I make no pretense of being great at reading Homer aloud.  I am well aware I made a number of mistakes in this recording. There were times I stuttered, syllables I slurred, and a couple of rough breathings (a mark /ʽ/ before an initial vowel indicating an /h/) I just plain missed. At least once I jumbled two syllables, saying θυμῷ (''thymo' -- 'heart') at the end of line 33, when I should have said μύθῳ ('mytho' -- 'word'). Homer said that Chryses obeyed Agamemnon's 'word', which I by spontaneous metathesis corrupted into 'obeyed his heart.' I don't know whether that counts as evidence of something for the oral transmission of poetry or not. I am still amazed I made it through ἤϊε -- three vowels, three syllables, not a consonant in sight -- without hurting myself. I risked redefining hiatal hernia right there. But the cause was a good one.
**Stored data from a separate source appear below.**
$ cat src/rtl/project_stream_unit.sv
// Sequential triangle projector: 4x4 MVP transform on one time-shared row dot product,
// restoring-divider perspective divide, clip test and viewport mapping, one triangle in flight.
//
// state    | meaning
// S_IDLE   | ready for a triangle, matrix may be reloaded
// S_XFORM  | one matrix row per cycle for the current vertex (4 cycles)
// S_DIVIDE | parallel x/y restoring division by Wc (WI+WF cycles)
// S_VIEW   | viewport map and store screen coordinates of the current vertex
// S_DONE   | result valid, held until the sink takes it
module project_stream_unit #(
  parameter int WI     = 8,
  parameter int WF     = 8,
  parameter int SW     = 10,
  parameter int WIDTH  = 640,
  parameter int HEIGHT = 480
) (
  input  logic                  Clk,
  input  logic                  Reset,
  input  logic [16*(WI+WF)-1:0] mvp_in,
  input  logic                  mvp_load,
  input  logic                  tri_valid,
  output logic                  tri_ready,
  input  logic [9*(WI+WF)-1:0]  tri_in,
  output logic                  out_valid,
  input  logic                  out_ready,
  output logic [6*SW-1:0]       proj_triangle,
  output logic                  clip,
  output logic                  busy
);

  localparam int W  = WI + WF;
  localparam int AW = 2*W + 2;
  localparam int CW = (W > 1) ? $clog2(W) : 1;
  localparam logic [W-1:0]         ONE_W   = {{(WI-1){1'b0}}, 1'b1, {WF{1'b0}}};
  localparam logic signed [W-1:0]  MAX_W   = {1'b0, {(W-1){1'b1}}};
  localparam logic signed [W-1:0]  MIN_W   = {1'b1, {(W-1){1'b0}}};
  localparam logic signed [AW-1:0] ACC_MAX = {{(AW-W+1){1'b0}}, {(W-1){1'b1}}};
  localparam logic signed [AW-1:0] ACC_MIN = {{(AW-W+1){1'b1}}, {(W-1){1'b0}}};

  typedef enum logic [2:0] {S_IDLE, S_XFORM, S_DIVIDE, S_VIEW, S_DONE} state_t;

  function automatic logic signed [AW-1:0] sext_acc(input logic [W-1:0] a);
    return $signed({{(AW-W){a[W-1]}}, a});
  endfunction

  function automatic logic signed [W-1:0] sat_acc(input logic signed [AW-1:0] a);
    if (a > ACC_MAX) return MAX_W;
    else if (a < ACC_MIN) return MIN_W;
    else return a[W-1:0];
  endfunction

  function automatic logic [W:0] mag(input logic [W-1:0] a);
    return a[W-1] ? ({1'b0, ~a} + 1'b1) : {1'b0, a};
  endfunction

  function automatic logic signed [W-1:0] q_sat(input logic ovf, input logic neg,
                                                input logic [W-1:0] q);
    if (!neg) return (ovf || q[W-1]) ? MAX_W : $signed(q);
    else if (ovf || (q[W-1] && (|q[W-2:0]))) return MIN_W;
    else return $signed(~q + 1'b1);
  endfunction

  function automatic logic [SW-1:0] to_screen(input int v, input int lim);
    if (v < 0) return '0;
    else if (v > lim) return SW'(lim);
    else return SW'(v);
  endfunction

  state_t              state_q, state_d;
  logic [W-1:0]        mtx_q [16];
  logic [W-1:0]        mtx_d [16];
  logic [W-1:0]        vtx_q [9];
  logic [W-1:0]        vtx_d [9];
  logic [1:0]          vidx_q, vidx_d, row_q, row_d;
  logic signed [W-1:0] xc_q, xc_d, yc_q, yc_d, zc_q, zc_d, wc_q, wc_d;
  logic                wpos_q, wpos_d, xneg_q, xneg_d, yneg_q, yneg_d;
  logic                xovf_q, xovf_d, yovf_q, yovf_d;
  logic [W-1:0]        xrem_q, xrem_d, yrem_q, yrem_d;
  logic [W-1:0]        xlo_q, xlo_d, ylo_q, ylo_d;
  logic [W-1:0]        xquo_q, xquo_d, yquo_q, yquo_d;
  logic [CW-1:0]       cnt_q, cnt_d;
  logic [SW-1:0]       proj_q [6];
  logic [SW-1:0]       proj_d [6];
  logic                out_valid_q, out_valid_d, clip_q, clip_d;
  logic                tri_ready_q, tri_ready_d, busy_q, busy_d;

  logic signed [AW-1:0] acc;
  logic signed [W-1:0]  row_val, qx, qy;
  logic [3:0]           midx, vidx;
  logic                 wc_pos, clip_v, xge, yge;
  logic [W+WF:0]        xdvd, ydvd;
  logic [W-1:0]         xrem0, yrem0, xdiff, ydiff;
  int                   sxv, syv;

  always_comb begin
    state_d     = state_q;
    mtx_d       = mtx_q;
    vtx_d       = vtx_q;
    vidx_d      = vidx_q;
    row_d       = row_q;
    xc_d        = xc_q;
    yc_d        = yc_q;
    zc_d        = zc_q;
    wc_d        = wc_q;
    wpos_d      = wpos_q;
    xneg_d      = xneg_q;
    yneg_d      = yneg_q;
    xovf_d      = xovf_q;
    yovf_d      = yovf_q;
    xrem_d      = xrem_q;
    yrem_d      = yrem_q;
    xlo_d       = xlo_q;
    ylo_d       = ylo_q;
    xquo_d      = xquo_q;
    yquo_d      = yquo_q;
    cnt_d       = cnt_q;
    proj_d      = proj_q;
    out_valid_d = out_valid_q;
    clip_d      = clip_q;
    tri_ready_d = tri_ready_q;

    // Row dot product; the implied w=1.0 term is the column-3 entry shifted up.
    midx = {row_q, 2'd3};
    acc  = sext_acc(mtx_q[midx]) <<< WF;
    vidx = {2'b0, vidx_q} + {1'b0, vidx_q, 1'b0};
    for (int c = 0; c < 3; c++) begin
      midx = {row_q, 2'(c)};
      acc  = acc + sext_acc(mtx_q[midx]) * sext_acc(vtx_q[vidx + 4'(c)]);
    end
    row_val = sat_acc(acc >>> WF);

    wc_pos = !row_val[W-1] && (|row_val);
    clip_v = !wc_pos || (mag(xc_q) > {1'b0, row_val}) || (mag(yc_q) > {1'b0, row_val}) ||
             (mag(zc_q) > {1'b0, row_val});

    // Dividend is |coord|<<WF; its bits above W seed the remainder, the rest shift in.
    xdvd  = {mag(xc_q), {WF{1'b0}}};
    ydvd  = {mag(yc_q), {WF{1'b0}}};
    xrem0 = {{(W-WF-1){1'b0}}, xdvd[W+WF:W]};
    yrem0 = {{(W-WF-1){1'b0}}, ydvd[W+WF:W]};
    xge   = {xrem_q, xlo_q[W-1]} >= {1'b0, wc_q};
    yge   = {yrem_q, ylo_q[W-1]} >= {1'b0, wc_q};
    xdiff = {xrem_q[W-2:0], xlo_q[W-1]} - wc_q;
    ydiff = {yrem_q[W-2:0], ylo_q[W-1]} - wc_q;

    qx  = wpos_q ? q_sat(xovf_q, xneg_q, xquo_q) : '0;
    qy  = wpos_q ? q_sat(yovf_q, yneg_q, yquo_q) : '0;
    sxv = ((int'(qx) + int'(ONE_W)) * WIDTH) >>> (WF + 1);
    syv = ((int'(ONE_W) - int'(qy)) * HEIGHT) >>> (WF + 1);

    case (state_q)
      S_IDLE: begin
        tri_ready_d = 1'b1;
        if (mvp_load) begin
          for (int i = 0; i < 16; i++) mtx_d[i] = mvp_in[i*W +: W];
        end
        if (tri_valid && tri_ready_q) begin
          for (int k = 0; k < 9; k++) vtx_d[k] = tri_in[k*W +: W];
          vidx_d      = 2'd0;
          row_d       = 2'd0;
          clip_d      = 1'b0;
          tri_ready_d = 1'b0;
          state_d     = S_XFORM;
        end
      end
      S_XFORM: begin
        case (row_q)
          2'd0: xc_d = row_val;
          2'd1: yc_d = row_val;
          2'd2: zc_d = row_val;
          default: begin
            wc_d    = row_val;
            wpos_d  = wc_pos;
            clip_d  = clip_q | clip_v;
            xneg_d  = xc_q[W-1];
            yneg_d  = yc_q[W-1];
            xovf_d  = xrem0 >= row_val;
            yovf_d  = yrem0 >= row_val;
            xrem_d  = xrem0;
            yrem_d  = yrem0;
            xlo_d   = xdvd[W-1:0];
            ylo_d   = ydvd[W-1:0];
            xquo_d  = '0;
            yquo_d  = '0;
            cnt_d   = CW'(W - 1);
            state_d = S_DIVIDE;
          end
        endcase
        row_d = row_q + 2'd1;
      end
      S_DIVIDE: begin
        if (xge) xrem_d = xdiff;
        else     xrem_d = {xrem_q[W-2:0], xlo_q[W-1]};
        if (yge) yrem_d = ydiff;
        else     yrem_d = {yrem_q[W-2:0], ylo_q[W-1]};
        xquo_d = {xquo_q[W-2:0], xge};
        yquo_d = {yquo_q[W-2:0], yge};
        xlo_d  = xlo_q << 1;
        ylo_d  = ylo_q << 1;
        if (cnt_q == '0) state_d = S_VIEW;
        else             cnt_d   = cnt_q - 1'b1;
      end
      S_VIEW: begin
        proj_d[{vidx_q, 1'b0}] = to_screen(sxv, WIDTH - 1);
        proj_d[{vidx_q, 1'b1}] = to_screen(syv, HEIGHT - 1);
        if (vidx_q == 2'd2) begin
          out_valid_d = 1'b1;
          state_d     = S_DONE;
        end else begin
          vidx_d  = vidx_q + 2'd1;
          state_d = S_XFORM;
        end
      end
      S_DONE: begin
        if (out_ready) begin
          out_valid_d = 1'b0;
          tri_ready_d = 1'b1;
          state_d     = S_IDLE;
        end
      end
      default: state_d = S_IDLE;
    endcase

    busy_d = (state_d != S_IDLE);
  end

  always_ff @(posedge Clk) begin
    if (Reset) begin
      state_q     <= S_IDLE;
      for (int i = 0; i < 16; i++) mtx_q[i] <= (i % 5 == 0) ? ONE_W : '0;
      for (int k = 0; k < 9; k++) vtx_q[k] <= '0;
      for (int p = 0; p < 6; p++) proj_q[p] <= '0;
      vidx_q      <= '0;
      row_q       <= '0;
      xc_q        <= '0;
      yc_q        <= '0;
      zc_q        <= '0;
      wc_q        <= '0;
      wpos_q      <= 1'b0;
      xneg_q      <= 1'b0;
      yneg_q      <= 1'b0;
      xovf_q      <= 1'b0;
      yovf_q      <= 1'b0;
      xrem_q      <= '0;
      yrem_q      <= '0;
      xlo_q       <= '0;
      ylo_q       <= '0;
      xquo_q      <= '0;
      yquo_q      <= '0;
      cnt_q       <= '0;
      out_valid_q <= 1'b0;
      clip_q      <= 1'b0;
      tri_ready_q <= 1'b0;
      busy_q      <= 1'b0;
    end else begin
      state_q     <= state_d;
      mtx_q       <= mtx_d;
      vtx_q       <= vtx_d;
      proj_q      <= proj_d;
      vidx_q      <= vidx_d;
      row_q       <= row_d;
      xc_q        <= xc_d;
      yc_q        <= yc_d;
      zc_q        <= zc_d;
      wc_q        <= wc_d;
      wpos_q      <= wpos_d;
      xneg_q      <= xneg_d;
      yneg_q      <= yneg_d;
      xovf_q      <= xovf_d;
      yovf_q      <= yovf_d;
      xrem_q      <= xrem_d;
      yrem_q      <= yrem_d;
      xlo_q       <= xlo_d;
      ylo_q       <= ylo_d;
      xquo_q      <= xquo_d;
      yquo_q      <= yquo_d;
      cnt_q       <= cnt_d;
      out_valid_q <= out_valid_d;
      clip_q      <= clip_d;
      tri_ready_q <= tri_ready_d;
      busy_q      <= busy_d;
    end
  end

  for (genvar g = 0; g < 6; g++) begin : g_proj
    assign proj_triangle[g*SW +: SW] = proj_q[g];
  end

  assign tri_ready = tri_ready_q;
  assign out_valid = out_valid_q;
  assign clip      = clip_q;
  assign busy      = busy_q;

endmodule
However that may be, Corey Olsen at Signum University asked me for a recording of some Homer for the webathon for this year's annual fund. I obliged. For those who may be curious, or who, living in glassless houses, might want to throw stones, here it is. On the page below are Homer's Greek and Fagles' translation of these lines (1.1-52). I have divided both the Greek and English into new matching paragraphs, in the hope that it might help those with little or no Greek have some idea of how what they are hearing corresponds to what they are seeing. However, beyond the first few lines the line numbers of the Greek and the English do not match. 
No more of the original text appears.